[Start of Attachment]
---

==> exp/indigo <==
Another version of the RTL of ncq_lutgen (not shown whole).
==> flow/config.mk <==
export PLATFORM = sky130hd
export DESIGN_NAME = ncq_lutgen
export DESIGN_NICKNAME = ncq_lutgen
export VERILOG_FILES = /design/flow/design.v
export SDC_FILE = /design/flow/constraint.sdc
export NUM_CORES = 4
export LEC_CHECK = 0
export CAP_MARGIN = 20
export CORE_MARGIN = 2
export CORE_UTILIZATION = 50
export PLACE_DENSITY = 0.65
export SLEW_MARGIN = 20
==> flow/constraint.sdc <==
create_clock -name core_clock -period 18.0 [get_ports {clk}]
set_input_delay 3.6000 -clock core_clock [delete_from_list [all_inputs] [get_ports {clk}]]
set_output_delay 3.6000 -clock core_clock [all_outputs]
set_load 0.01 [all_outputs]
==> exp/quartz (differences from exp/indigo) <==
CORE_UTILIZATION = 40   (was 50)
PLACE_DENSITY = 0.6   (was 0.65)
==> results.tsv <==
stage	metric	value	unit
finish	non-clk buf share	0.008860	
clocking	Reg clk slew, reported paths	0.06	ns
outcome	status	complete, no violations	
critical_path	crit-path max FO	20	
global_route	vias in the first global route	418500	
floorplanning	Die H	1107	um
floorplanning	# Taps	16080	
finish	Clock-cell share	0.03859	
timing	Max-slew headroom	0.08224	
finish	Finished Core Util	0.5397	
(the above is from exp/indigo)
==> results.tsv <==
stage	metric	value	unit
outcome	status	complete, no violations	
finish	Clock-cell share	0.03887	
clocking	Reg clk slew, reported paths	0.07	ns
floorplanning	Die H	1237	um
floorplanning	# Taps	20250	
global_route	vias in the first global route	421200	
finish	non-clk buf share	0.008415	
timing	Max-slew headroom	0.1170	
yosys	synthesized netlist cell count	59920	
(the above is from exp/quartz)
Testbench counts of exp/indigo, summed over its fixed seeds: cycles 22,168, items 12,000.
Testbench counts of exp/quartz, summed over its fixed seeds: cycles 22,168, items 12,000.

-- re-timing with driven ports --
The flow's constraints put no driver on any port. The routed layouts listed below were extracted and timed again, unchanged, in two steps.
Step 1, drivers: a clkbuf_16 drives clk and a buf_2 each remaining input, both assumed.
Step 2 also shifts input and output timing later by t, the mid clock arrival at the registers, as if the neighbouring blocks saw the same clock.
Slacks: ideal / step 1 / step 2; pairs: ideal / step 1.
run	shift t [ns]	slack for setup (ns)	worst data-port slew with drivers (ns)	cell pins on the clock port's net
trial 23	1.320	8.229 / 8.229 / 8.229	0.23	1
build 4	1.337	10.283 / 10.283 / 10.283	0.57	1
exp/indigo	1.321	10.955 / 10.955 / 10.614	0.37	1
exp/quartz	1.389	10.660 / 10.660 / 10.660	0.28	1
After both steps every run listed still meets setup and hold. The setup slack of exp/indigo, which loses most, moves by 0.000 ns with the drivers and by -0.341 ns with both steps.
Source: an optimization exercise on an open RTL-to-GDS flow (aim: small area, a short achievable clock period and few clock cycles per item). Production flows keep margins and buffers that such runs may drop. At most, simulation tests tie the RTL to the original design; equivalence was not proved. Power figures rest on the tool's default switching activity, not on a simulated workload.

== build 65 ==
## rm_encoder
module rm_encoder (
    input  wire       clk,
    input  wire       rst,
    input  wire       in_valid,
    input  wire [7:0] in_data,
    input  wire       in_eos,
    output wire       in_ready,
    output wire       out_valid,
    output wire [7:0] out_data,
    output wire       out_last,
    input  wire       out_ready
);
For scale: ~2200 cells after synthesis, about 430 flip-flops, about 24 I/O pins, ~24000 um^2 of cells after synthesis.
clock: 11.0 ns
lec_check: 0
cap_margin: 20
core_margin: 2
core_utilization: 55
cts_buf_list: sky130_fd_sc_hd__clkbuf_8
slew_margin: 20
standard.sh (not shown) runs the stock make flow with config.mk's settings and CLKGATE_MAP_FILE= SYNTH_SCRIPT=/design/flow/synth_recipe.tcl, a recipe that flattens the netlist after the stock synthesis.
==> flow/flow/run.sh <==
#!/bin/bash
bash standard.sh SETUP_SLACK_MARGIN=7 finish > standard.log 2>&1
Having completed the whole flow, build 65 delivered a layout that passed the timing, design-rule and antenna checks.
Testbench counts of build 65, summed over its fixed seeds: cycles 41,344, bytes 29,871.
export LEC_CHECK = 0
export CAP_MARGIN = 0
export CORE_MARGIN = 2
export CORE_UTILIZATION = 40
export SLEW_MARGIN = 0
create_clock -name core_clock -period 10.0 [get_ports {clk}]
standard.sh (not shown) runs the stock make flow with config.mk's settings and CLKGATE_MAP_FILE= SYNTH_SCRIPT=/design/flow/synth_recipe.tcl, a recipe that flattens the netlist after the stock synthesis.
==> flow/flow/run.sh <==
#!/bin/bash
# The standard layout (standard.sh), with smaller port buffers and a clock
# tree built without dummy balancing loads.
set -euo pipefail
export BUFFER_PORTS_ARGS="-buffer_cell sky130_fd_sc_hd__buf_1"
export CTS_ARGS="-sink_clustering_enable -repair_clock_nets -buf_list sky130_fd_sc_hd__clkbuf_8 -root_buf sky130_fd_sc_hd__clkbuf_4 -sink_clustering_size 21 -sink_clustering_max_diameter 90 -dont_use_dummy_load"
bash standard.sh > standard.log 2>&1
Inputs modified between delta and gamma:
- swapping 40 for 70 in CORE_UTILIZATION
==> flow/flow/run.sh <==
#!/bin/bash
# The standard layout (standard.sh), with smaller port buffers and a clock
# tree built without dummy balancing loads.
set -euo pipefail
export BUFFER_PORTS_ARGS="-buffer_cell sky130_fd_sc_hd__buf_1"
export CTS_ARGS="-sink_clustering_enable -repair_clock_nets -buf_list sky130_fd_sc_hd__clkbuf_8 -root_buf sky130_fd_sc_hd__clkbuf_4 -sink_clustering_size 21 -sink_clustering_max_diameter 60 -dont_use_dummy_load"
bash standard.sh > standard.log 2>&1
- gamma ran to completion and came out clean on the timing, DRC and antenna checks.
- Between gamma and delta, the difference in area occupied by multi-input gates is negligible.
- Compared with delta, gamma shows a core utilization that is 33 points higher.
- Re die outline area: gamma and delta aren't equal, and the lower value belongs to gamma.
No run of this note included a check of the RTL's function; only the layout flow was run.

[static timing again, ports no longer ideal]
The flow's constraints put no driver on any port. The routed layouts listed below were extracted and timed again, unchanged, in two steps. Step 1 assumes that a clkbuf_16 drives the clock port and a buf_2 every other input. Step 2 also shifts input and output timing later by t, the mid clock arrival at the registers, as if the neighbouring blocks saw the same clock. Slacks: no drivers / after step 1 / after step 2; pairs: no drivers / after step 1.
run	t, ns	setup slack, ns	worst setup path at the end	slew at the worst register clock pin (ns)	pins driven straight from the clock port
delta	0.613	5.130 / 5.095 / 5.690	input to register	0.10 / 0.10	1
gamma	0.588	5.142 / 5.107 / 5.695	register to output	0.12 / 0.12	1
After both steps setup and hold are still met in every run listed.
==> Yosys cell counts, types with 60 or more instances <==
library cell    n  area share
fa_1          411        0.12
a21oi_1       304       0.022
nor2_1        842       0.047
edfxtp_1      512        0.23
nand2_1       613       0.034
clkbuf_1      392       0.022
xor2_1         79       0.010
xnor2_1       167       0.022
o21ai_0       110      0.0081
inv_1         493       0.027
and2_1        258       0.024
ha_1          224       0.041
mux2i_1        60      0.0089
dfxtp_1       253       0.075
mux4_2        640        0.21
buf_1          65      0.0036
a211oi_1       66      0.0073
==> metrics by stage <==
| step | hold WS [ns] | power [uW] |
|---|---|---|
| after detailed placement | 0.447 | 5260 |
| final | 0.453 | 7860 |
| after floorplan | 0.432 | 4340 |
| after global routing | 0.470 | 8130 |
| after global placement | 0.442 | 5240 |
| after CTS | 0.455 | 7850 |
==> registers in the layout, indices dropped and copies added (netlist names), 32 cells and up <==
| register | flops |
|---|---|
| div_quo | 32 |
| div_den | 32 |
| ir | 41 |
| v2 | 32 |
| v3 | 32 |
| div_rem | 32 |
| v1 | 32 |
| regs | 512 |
[End of Attachment]
Your goal >>
In the records above, collect each line with "vias".

Result of the exercise >>
global_route	vias in the first global route	418500	
global_route	vias in the first global route	421200	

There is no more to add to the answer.